[[ Available records, beginning ]]
$ cat src/hw/rtl/piecewise_linear_interpolator_core.sv
// Channel   Dir  Handshake               Payload
// s_axis    in   s_axis_tvalid/tready    tuser: func; tdata: entry_index, distance,
//                                        entry_probability
// m_axis    out  m_axis_tvalid/tready    tdata: probability, region, segment
// cfg       in   cfg_wr_en               cfg_wr_data: point_count
//
// A load item writes the table memory at acceptance.
// A query searches the n points in use with one search read per entry, then takes
// one multiply step and the two-bit-per-cycle divider.
// Below-first and empty-table queries skip the multiply and the divider.
// Reset clears the count register and control; the table holds garbage until loaded.
// A result waits in the output register; loads are still taken while it stalls.
`include "piecewise_linear_interpolator_core_macros.svh"

module piecewise_linear_interpolator_core #(
    parameter int MAX_POINTS = 16,
    parameter int DIST_BITS  = 16
) (
    input  logic                                     clk,
    input  logic                                     rst_n,
    // cfg
    input  logic                                     cfg_wr_en,
    input  logic [pli_pkg::CNT_W-1:0]                cfg_wr_data,
    // input items
    input  logic                                     s_axis_tvalid,
    output logic                                     s_axis_tready,
    // tuser: func
    input  logic                                     s_axis_tuser,
    // tdata: entry_index, distance, entry_probability, zero pad
    input  logic [((DIST_BITS + pli_pkg::IDX_W + pli_pkg::PROB_W + 7) / 8) * 8 - 1:0]
                                                     s_axis_tdata,
    // result items
    output logic                                     m_axis_tvalid,
    input  logic                                     m_axis_tready,
    // tdata: probability, region, segment
    output logic [pli_pkg::OUT_W-1:0]                m_axis_tdata
);

    import pli_pkg::*;

    localparam int ADDR_W  = $clog2(MAX_POINTS);
    localparam int ENT_W   = DIST_BITS + PROB_W;
    localparam int PRODS_W = PROB_W + DIST_BITS + 2;
    localparam int MAG_W   = PROB_W + DIST_BITS;
    localparam int SUM_W   = MAG_W + 2;

    localparam logic [2:0] S_IDLE   = 3'd0;
    localparam logic [2:0] S_SEARCH = 3'd1;
    localparam logic [2:0] S_MUL    = 3'd2;
    localparam logic [2:0] S_DIVST  = 3'd3;
    localparam logic [2:0] S_DIV    = 3'd4;
    localparam logic [2:0] S_DONE   = 3'd5;

    // Input fields
    logic [IDX_W-1:0]     in_idx;
    logic [DIST_BITS-1:0] in_dist;
    logic [PROB_W-1:0]    in_prob;
    logic                 in_acc;

    assign in_idx  = s_axis_tdata[IDX_W-1:0];
    assign in_dist = s_axis_tdata[IDX_W +: DIST_BITS];
    assign in_prob = s_axis_tdata[IDX_W + DIST_BITS +: PROB_W];
    assign in_acc  = s_axis_tvalid && s_axis_tready;

    // Control state
    logic [2:0]          state_reg,   state_next;
    logic [CNT_W-1:0]    count_reg,   count_next;
    logic                rd_vld_reg,  rd_vld_next;
    logic                m_vld_reg,   m_vld_next;

    // Payload state
    logic [SEG_W-1:0]     n_reg,       n_next;
    logic [DIST_BITS-1:0] q_reg,       q_next;
    logic [SEG_W-1:0]     rd_idx_reg,  rd_idx_next;
    logic [SEG_W-1:0]     cmp_idx_reg, cmp_idx_next;
    logic [ENT_W-1:0]     prev_reg,    prev_next;
    logic [ENT_W-1:0]     cur_reg,     cur_next;
    logic [SEG_W-1:0]     seg_reg,     seg_next;
    logic [REG_W-1:0]     region_reg,  region_next;
    logic [PROB_W-1:0]    prob_reg,    prob_next;
    logic signed [PRODS_W-1:0] prod_reg, prod_next;
    logic [DIST_BITS-1:0] span_reg,    span_next;
    logic                 neg_reg,     neg_next;
    logic [OUT_W-1:0]     out_reg,     out_next;

    // Table memory: breakpoint in the low bits, probability above
    logic [ENT_W-1:0] tbl_mem [MAX_POINTS];
    logic [ENT_W-1:0] rd_data_reg;
    logic             tbl_we;

    // Datapath helpers
    logic [SEG_W-1:0]     n_in;
    logic [DIST_BITS-1:0] rd_bp;
    logic [DIST_BITS-1:0] prev_d, cur_d;
    logic [PROB_W-1:0]    prev_p, cur_p;
    logic signed [PROB_W:0] dp;
    logic [DIST_BITS-1:0] dq;
    logic [PRODS_W-1:0]   mag_full;
    logic                 div_start;
    logic                 div_done;
    logic [MAG_W-1:0]     div_quot;
    logic signed [SUM_W-1:0] sum_p1, sum_q, sum;

    assign tbl_we = in_acc && (s_axis_tuser == FUNC_LOAD) && (32'(in_idx) < MAX_POINTS);

    // Write loads at acceptance, read the search entry every cycle
    always_ff @(posedge clk)
    begin
        if (tbl_we)
        begin
            tbl_mem[ADDR_W'(in_idx)] <= {in_prob, in_dist};
        end
        rd_data_reg <= tbl_mem[ADDR_W'(rd_idx_reg)];
    end

    // Clamp the count to the table depth
    assign n_in = (32'(count_reg) > MAX_POINTS) ? SEG_W'(MAX_POINTS) : count_reg;

    assign rd_bp  = rd_data_reg[DIST_BITS-1:0];
    assign prev_d = prev_reg[DIST_BITS-1:0];
    assign prev_p = prev_reg[DIST_BITS +: PROB_W];
    assign cur_d  = cur_reg[DIST_BITS-1:0];
    assign cur_p  = cur_reg[DIST_BITS +: PROB_W];

    assign dp = $signed({1'b0, cur_p}) - $signed({1'b0, prev_p});
    assign dq = q_reg - prev_d;

    assign mag_full  = prod_reg[PRODS_W-1] ? $unsigned(-prod_reg) : $unsigned(prod_reg);
    assign div_start = (state_reg == S_DIVST);

    // Signed sum of the left probability and the truncated quotient
    assign sum_p1 = $signed(SUM_W'(prev_p));
    assign sum_q  = $signed({2'b00, div_quot});
    assign sum    = neg_reg ? (sum_p1 - sum_q) : (sum_p1 + sum_q);

    pli_div #(
        .NUM_W (MAG_W),
        .DEN_W (DIST_BITS)
    ) u_div (
        .clk   (clk),
        .rst_n (rst_n),
        .start (div_start),
        .num   (mag_full[MAG_W-1:0]),
        .den   (span_reg),
        .done  (div_done),
        .quot  (div_quot)
    );

    assign s_axis_tready = (state_reg == S_IDLE);

    // Sequencer
    always_comb
    begin
        state_next   = state_reg;
        count_next   = count_reg;
        rd_vld_next  = 1'b0;
        m_vld_next   = m_vld_reg;
        n_next       = n_reg;
        q_next       = q_reg;
        rd_idx_next  = rd_idx_reg;
        cmp_idx_next = rd_idx_reg;
        prev_next    = prev_reg;
        cur_next     = cur_reg;
        seg_next     = seg_reg;
        region_next  = region_reg;
        prob_next    = prob_reg;
        prod_next    = prod_reg;
        span_next    = span_reg;
        neg_next     = neg_reg;
        out_next     = out_reg;

        if (cfg_wr_en)
        begin
            count_next = cfg_wr_data;
        end

        // Drop the result once taken
        if (m_vld_reg && m_axis_tready)
        begin
            m_vld_next = 1'b0;
        end

        unique case (state_reg)
            S_IDLE:
            begin
                if (in_acc && (s_axis_tuser == FUNC_QUERY))
                begin
                    q_next      = in_dist;
                    n_next      = n_in;
                    rd_idx_next = '0;
                    if (n_in == '0)
                    begin
                        seg_next    = '0;
                        region_next = REGION_BELOW;
                        prob_next   = PROB_ONE;
                        state_next  = S_DONE;
                    end
                    else
                    begin
                        state_next = S_SEARCH;
                    end
                end
            end
            S_SEARCH:
            begin
                // Issue the next read, compare the entry that came back
                rd_idx_next = rd_idx_reg + 1'b1;
                rd_vld_next = 1'b1;
                if (rd_vld_reg)
                begin
                    if (rd_bp > q_reg)
                    begin
                        seg_next    = cmp_idx_reg;
                        rd_vld_next = 1'b0;
                        if (cmp_idx_reg == '0)
                        begin
                            region_next = REGION_BELOW;
                            prob_next   = PROB_ONE;
                            state_next  = S_DONE;
                        end
                        else
                        begin
                            cur_next    = rd_data_reg;
                            region_next = REGION_INTERP;
                            state_next  = S_MUL;
                        end
                    end
                    else
                    begin
                        prev_next = rd_data_reg;
                        if (cmp_idx_reg + 1'b1 == n_reg)
                        begin
                            seg_next    = n_reg;
                            region_next = REGION_BEYOND;
                            prob_next   = PROB_ZERO;
                            rd_vld_next = 1'b0;
                            state_next  = S_DONE;
                        end
                    end
                end
            end
            S_MUL:
            begin
                prod_next  = dp * $signed({1'b0, dq});
                span_next  = cur_d - prev_d;
                state_next = S_DIVST;
            end
            S_DIVST:
            begin
                neg_next   = prod_reg[PRODS_W-1];
                state_next = S_DIV;
            end
            S_DIV:
            begin
                // Saturate to 0..1
                if (div_done)
                begin
                    if (sum < 0)
                    begin
                        prob_next = PROB_ZERO;
                    end
                    else if (sum > $signed(SUM_W'(PROB_ONE)))
                    begin
                        prob_next = PROB_ONE;
                    end
                    else
                    begin
                        prob_next = sum[PROB_W-1:0];
                    end
                    state_next = S_DONE;
                end
            end
            S_DONE:
            begin
                // Hold until the output register is free
                if (!m_vld_reg || m_axis_tready)
                begin
                    out_next   = {seg_reg, region_reg, prob_reg};
                    m_vld_next = 1'b1;
                    state_next = S_IDLE;
                end
            end
            default:
            begin
                state_next = S_IDLE;
            end
        endcase
    end

    always_ff @(posedge clk or negedge rst_n)
    begin
        if (!rst_n)
        begin
            state_reg  <= S_IDLE;
            count_reg  <= '0;
            rd_vld_reg <= 1'b0;
            m_vld_reg  <= 1'b0;
        end
        else
        begin
            state_reg  <= state_next;
            count_reg  <= count_next;
            rd_vld_reg <= rd_vld_next;
            m_vld_reg  <= m_vld_next;
        end
    end

    always_ff @(posedge clk)
    begin
        n_reg       <= n_next;
        q_reg       <= q_next;
        rd_idx_reg  <= rd_idx_next;
        cmp_idx_reg <= cmp_idx_next;
        prev_reg    <= prev_next;
        cur_reg     <= cur_next;
        seg_reg     <= seg_next;
        region_reg  <= region_next;
        prob_reg    <= prob_next;
        prod_reg    <= prod_next;
        span_reg    <= span_next;
        neg_reg     <= neg_next;
        out_reg     <= out_next;
    end

    assign m_axis_tvalid = m_vld_reg;
    assign m_axis_tdata  = out_reg;

    // Assertion terms
    logic chk_cmp, chk_done, chk_below;

    assign chk_cmp   = (state_reg == S_SEARCH) && rd_vld_reg;
    assign chk_done  = (state_reg == S_DONE);
    assign chk_below = chk_done && (region_reg == REGION_BELOW);

    `PLI_ASSERT_IMP(a_cmp_in_range, clk, rst_n, chk_cmp, cmp_idx_reg < n_reg)
    `PLI_ASSERT_IMP(a_seg_bound, clk, rst_n, chk_done, seg_reg <= n_reg)
    `PLI_ASSERT_IMP(a_below_is_one, clk, rst_n, chk_below, (prob_reg == PROB_ONE) && (seg_reg == '0))
    `PLI_ASSERT_IMP(a_interp_span, clk, rst_n, state_reg == S_DIVST, span_reg != '0)

endmodule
[[ Available records, end ]]
_What the task asks_. Copy from the entries only those lines that hold the word "output".

_Solution to this task_.
// A result waits in the output register; loads are still taken while it stalls.
    output logic                                     s_axis_tready,
    output logic                                     m_axis_tvalid,
    output logic [pli_pkg::OUT_W-1:0]                m_axis_tdata
                // Hold until the output register is free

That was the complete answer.